◆ **Problem statement**
A complete answer includes every line below with the word "clean".

++++

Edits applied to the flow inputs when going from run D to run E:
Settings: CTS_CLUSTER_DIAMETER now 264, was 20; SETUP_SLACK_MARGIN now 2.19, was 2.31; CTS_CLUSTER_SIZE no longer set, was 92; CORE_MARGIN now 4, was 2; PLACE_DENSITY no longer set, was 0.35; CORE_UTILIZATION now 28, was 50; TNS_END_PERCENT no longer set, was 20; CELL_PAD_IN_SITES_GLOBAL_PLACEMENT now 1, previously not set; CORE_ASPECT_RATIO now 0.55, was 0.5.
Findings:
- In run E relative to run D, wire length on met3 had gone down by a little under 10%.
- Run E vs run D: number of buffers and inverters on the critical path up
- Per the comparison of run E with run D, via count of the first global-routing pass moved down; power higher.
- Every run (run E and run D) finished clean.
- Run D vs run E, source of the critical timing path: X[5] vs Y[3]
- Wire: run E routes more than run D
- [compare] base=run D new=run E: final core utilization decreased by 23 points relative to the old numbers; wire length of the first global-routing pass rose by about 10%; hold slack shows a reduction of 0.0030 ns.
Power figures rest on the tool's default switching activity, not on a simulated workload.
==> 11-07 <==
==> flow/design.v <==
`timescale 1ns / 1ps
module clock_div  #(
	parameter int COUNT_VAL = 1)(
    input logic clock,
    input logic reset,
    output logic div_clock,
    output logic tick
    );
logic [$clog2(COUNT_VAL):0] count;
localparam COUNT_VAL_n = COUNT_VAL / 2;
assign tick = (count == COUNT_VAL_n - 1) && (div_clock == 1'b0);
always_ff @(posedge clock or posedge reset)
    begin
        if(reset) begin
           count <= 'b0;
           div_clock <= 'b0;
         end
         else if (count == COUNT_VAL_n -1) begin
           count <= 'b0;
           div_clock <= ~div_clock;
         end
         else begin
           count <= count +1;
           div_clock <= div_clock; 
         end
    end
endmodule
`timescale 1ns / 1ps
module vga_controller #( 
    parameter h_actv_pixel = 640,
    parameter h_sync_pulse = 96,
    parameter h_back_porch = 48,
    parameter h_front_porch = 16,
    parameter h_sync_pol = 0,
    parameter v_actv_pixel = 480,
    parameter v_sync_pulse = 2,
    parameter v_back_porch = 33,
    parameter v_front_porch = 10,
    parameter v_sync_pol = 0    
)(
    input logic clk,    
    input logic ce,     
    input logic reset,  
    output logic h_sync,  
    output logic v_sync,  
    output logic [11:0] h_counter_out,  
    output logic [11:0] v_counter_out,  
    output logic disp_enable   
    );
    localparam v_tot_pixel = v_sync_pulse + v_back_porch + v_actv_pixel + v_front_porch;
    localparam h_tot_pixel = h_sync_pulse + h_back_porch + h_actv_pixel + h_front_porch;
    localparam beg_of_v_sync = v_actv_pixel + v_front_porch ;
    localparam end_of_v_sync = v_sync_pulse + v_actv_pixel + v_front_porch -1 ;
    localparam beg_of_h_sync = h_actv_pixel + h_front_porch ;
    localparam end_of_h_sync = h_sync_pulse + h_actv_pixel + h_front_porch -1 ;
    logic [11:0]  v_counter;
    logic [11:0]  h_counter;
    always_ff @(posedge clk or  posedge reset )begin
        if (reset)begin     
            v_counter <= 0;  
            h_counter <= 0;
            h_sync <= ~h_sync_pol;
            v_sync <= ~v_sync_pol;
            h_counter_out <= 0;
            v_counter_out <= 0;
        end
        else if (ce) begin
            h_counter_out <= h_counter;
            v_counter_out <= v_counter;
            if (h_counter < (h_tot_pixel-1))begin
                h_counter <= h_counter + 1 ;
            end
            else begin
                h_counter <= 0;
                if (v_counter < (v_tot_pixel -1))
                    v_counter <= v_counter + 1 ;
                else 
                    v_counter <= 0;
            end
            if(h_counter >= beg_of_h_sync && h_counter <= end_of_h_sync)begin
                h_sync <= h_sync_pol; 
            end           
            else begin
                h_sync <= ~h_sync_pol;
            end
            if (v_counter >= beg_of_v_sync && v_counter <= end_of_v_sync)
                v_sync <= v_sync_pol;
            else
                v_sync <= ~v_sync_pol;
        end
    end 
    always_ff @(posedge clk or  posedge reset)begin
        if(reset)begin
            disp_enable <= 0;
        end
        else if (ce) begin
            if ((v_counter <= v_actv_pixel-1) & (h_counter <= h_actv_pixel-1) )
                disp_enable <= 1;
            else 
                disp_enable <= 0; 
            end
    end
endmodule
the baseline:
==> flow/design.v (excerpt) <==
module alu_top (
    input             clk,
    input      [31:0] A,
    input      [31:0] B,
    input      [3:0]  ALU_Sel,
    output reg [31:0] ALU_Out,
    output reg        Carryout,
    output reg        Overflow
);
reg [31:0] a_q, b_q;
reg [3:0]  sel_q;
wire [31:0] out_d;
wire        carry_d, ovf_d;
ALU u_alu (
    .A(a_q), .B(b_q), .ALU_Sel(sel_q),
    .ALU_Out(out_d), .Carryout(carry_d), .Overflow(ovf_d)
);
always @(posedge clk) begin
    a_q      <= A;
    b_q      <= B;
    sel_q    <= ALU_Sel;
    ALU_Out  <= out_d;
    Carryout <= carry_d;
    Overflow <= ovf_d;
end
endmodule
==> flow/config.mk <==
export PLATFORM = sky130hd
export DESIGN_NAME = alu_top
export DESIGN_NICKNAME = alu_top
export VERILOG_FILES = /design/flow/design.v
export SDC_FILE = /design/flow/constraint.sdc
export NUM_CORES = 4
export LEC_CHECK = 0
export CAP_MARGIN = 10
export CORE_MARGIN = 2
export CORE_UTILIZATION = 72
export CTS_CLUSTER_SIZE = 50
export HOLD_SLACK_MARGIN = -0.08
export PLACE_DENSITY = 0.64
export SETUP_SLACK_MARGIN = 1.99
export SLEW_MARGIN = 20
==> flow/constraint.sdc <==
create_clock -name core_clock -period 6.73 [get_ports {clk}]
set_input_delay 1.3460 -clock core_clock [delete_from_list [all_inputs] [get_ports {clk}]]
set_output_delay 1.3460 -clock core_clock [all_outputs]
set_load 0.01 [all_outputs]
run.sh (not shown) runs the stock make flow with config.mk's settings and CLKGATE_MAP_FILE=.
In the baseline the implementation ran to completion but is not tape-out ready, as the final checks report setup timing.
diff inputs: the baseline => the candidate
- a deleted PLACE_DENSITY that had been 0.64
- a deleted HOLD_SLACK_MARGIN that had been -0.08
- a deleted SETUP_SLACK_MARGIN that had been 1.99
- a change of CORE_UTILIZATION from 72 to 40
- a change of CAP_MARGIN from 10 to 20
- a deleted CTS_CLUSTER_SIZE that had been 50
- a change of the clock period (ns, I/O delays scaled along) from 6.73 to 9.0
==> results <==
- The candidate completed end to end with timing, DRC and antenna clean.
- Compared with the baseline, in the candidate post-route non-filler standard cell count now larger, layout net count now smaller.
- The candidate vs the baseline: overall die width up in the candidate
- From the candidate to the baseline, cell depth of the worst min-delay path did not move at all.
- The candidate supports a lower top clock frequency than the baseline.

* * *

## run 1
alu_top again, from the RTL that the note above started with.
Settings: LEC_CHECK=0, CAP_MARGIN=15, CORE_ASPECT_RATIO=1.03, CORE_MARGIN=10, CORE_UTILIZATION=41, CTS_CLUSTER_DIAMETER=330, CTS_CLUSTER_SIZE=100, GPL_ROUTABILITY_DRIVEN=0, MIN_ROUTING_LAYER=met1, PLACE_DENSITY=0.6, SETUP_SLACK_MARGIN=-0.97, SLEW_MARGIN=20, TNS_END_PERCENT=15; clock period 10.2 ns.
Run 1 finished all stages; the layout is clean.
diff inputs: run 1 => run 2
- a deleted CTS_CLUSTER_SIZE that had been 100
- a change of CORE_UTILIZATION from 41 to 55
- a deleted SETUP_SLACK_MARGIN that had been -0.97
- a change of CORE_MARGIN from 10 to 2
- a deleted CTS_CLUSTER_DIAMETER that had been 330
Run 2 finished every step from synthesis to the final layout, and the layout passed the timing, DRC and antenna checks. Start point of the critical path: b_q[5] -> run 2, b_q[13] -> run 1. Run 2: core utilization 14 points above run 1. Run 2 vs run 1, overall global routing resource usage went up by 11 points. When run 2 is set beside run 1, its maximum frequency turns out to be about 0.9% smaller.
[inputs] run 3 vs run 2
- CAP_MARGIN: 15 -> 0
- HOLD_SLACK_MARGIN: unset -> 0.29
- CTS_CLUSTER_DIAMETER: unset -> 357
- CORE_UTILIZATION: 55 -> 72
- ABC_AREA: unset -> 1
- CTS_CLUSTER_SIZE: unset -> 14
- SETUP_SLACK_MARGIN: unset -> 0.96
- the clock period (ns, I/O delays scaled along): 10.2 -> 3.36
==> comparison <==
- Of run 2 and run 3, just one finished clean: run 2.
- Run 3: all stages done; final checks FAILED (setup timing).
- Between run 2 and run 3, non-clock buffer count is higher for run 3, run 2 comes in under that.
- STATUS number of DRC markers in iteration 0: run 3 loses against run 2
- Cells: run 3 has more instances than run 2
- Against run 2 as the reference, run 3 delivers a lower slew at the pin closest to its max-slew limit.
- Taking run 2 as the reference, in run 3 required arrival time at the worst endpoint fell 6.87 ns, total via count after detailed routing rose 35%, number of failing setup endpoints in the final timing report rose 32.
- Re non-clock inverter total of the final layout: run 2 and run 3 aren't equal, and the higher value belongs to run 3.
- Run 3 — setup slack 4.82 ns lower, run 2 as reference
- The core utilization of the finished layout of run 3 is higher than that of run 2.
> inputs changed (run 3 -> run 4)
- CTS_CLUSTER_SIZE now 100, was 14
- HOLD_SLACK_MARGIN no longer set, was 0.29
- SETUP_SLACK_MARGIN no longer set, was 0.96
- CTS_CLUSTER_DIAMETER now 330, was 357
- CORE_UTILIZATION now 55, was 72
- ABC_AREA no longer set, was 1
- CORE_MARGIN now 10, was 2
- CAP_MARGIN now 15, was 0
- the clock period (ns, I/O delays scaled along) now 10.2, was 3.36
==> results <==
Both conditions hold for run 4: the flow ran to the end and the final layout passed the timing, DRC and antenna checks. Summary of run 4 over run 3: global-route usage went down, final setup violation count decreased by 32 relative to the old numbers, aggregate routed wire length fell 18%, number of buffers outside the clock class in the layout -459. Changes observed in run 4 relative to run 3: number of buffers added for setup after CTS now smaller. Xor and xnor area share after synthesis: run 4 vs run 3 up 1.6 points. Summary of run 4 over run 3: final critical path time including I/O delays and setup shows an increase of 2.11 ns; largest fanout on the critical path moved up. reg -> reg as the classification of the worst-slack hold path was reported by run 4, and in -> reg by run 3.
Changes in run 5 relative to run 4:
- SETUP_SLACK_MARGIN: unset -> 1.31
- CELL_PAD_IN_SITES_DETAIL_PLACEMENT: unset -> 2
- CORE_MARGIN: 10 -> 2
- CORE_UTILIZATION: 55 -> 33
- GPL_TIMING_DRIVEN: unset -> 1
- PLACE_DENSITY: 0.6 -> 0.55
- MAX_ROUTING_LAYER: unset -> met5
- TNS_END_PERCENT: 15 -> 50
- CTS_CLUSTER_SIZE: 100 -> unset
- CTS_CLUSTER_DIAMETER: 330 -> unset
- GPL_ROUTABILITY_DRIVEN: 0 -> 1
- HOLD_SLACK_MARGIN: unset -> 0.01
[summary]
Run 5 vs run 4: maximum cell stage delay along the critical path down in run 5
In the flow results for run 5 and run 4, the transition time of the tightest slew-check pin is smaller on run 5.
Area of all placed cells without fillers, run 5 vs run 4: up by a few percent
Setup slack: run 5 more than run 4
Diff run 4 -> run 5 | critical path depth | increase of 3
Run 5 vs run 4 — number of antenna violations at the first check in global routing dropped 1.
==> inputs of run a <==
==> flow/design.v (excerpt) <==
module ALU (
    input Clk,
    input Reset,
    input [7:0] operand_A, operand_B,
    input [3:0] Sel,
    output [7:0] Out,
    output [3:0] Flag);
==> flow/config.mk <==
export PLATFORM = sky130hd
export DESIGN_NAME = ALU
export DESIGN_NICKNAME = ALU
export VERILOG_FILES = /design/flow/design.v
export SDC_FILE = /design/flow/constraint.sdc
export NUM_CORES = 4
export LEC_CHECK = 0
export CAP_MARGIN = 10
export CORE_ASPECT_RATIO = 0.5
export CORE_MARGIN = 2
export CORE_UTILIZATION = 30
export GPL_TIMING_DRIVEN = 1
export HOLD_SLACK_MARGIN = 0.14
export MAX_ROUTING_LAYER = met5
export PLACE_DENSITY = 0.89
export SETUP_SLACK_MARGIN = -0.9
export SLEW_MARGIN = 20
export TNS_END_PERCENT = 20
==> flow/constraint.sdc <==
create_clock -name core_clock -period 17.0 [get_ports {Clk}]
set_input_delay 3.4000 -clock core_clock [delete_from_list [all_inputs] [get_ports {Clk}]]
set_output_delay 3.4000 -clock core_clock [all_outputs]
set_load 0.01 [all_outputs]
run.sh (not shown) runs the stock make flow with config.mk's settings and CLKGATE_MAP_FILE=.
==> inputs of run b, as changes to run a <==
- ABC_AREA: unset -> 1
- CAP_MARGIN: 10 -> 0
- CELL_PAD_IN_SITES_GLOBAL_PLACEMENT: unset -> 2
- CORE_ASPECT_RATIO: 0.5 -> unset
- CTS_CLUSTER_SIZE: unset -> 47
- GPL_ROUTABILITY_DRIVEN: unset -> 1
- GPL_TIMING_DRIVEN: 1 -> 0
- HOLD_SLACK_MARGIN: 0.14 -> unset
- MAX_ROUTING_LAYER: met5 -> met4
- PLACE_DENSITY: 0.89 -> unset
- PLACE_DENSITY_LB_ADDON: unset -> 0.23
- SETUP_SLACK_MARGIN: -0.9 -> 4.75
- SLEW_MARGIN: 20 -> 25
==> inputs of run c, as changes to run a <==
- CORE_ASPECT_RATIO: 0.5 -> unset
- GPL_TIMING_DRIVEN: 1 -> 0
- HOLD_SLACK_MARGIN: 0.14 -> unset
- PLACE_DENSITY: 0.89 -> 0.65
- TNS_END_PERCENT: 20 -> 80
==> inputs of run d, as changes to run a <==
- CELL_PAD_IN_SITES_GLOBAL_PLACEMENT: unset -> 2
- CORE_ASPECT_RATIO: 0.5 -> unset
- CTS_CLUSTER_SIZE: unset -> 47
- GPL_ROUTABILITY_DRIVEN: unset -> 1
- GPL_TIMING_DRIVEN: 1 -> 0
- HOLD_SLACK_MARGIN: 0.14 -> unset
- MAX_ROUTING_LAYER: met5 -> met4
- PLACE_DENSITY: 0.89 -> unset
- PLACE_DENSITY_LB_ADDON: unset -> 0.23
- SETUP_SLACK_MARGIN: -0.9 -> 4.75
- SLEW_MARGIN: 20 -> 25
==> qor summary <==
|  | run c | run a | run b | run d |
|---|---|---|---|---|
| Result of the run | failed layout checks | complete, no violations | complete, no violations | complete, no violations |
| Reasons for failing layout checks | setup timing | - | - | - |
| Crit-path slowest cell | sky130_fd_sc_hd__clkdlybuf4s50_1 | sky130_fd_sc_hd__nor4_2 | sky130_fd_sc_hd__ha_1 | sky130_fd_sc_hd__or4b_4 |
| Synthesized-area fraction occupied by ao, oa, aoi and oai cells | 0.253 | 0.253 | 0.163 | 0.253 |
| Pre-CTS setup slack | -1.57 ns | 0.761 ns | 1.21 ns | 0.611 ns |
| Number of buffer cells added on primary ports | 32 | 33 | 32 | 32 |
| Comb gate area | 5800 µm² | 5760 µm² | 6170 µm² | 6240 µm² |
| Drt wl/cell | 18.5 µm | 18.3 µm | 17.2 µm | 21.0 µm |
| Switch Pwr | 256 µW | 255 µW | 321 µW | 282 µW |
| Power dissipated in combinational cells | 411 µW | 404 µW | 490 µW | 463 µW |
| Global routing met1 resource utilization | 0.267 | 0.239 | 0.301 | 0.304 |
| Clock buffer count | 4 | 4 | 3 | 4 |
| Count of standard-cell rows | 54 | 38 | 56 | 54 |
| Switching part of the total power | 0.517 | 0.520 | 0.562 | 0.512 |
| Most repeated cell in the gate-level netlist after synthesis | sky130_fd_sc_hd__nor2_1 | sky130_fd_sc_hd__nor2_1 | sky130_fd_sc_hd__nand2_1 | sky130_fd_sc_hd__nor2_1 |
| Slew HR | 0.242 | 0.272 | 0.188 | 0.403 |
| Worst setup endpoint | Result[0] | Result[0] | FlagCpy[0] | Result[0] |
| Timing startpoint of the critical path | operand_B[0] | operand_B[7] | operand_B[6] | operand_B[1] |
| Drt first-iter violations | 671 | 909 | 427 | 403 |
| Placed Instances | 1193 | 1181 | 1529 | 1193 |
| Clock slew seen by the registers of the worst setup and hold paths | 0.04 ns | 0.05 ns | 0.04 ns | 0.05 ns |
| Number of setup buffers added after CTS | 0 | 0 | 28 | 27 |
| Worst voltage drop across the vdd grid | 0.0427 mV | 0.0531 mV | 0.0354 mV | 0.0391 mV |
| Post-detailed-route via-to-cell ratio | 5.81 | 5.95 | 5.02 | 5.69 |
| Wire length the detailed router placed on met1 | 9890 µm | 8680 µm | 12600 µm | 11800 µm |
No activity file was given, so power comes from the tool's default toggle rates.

++++

◆ **Expected answer**
- Every run (run E and run D) finished clean.
- The candidate completed end to end with timing, DRC and antenna clean.
Run 1 finished all stages; the layout is clean.
- Of run 2 and run 3, just one finished clean: run 2.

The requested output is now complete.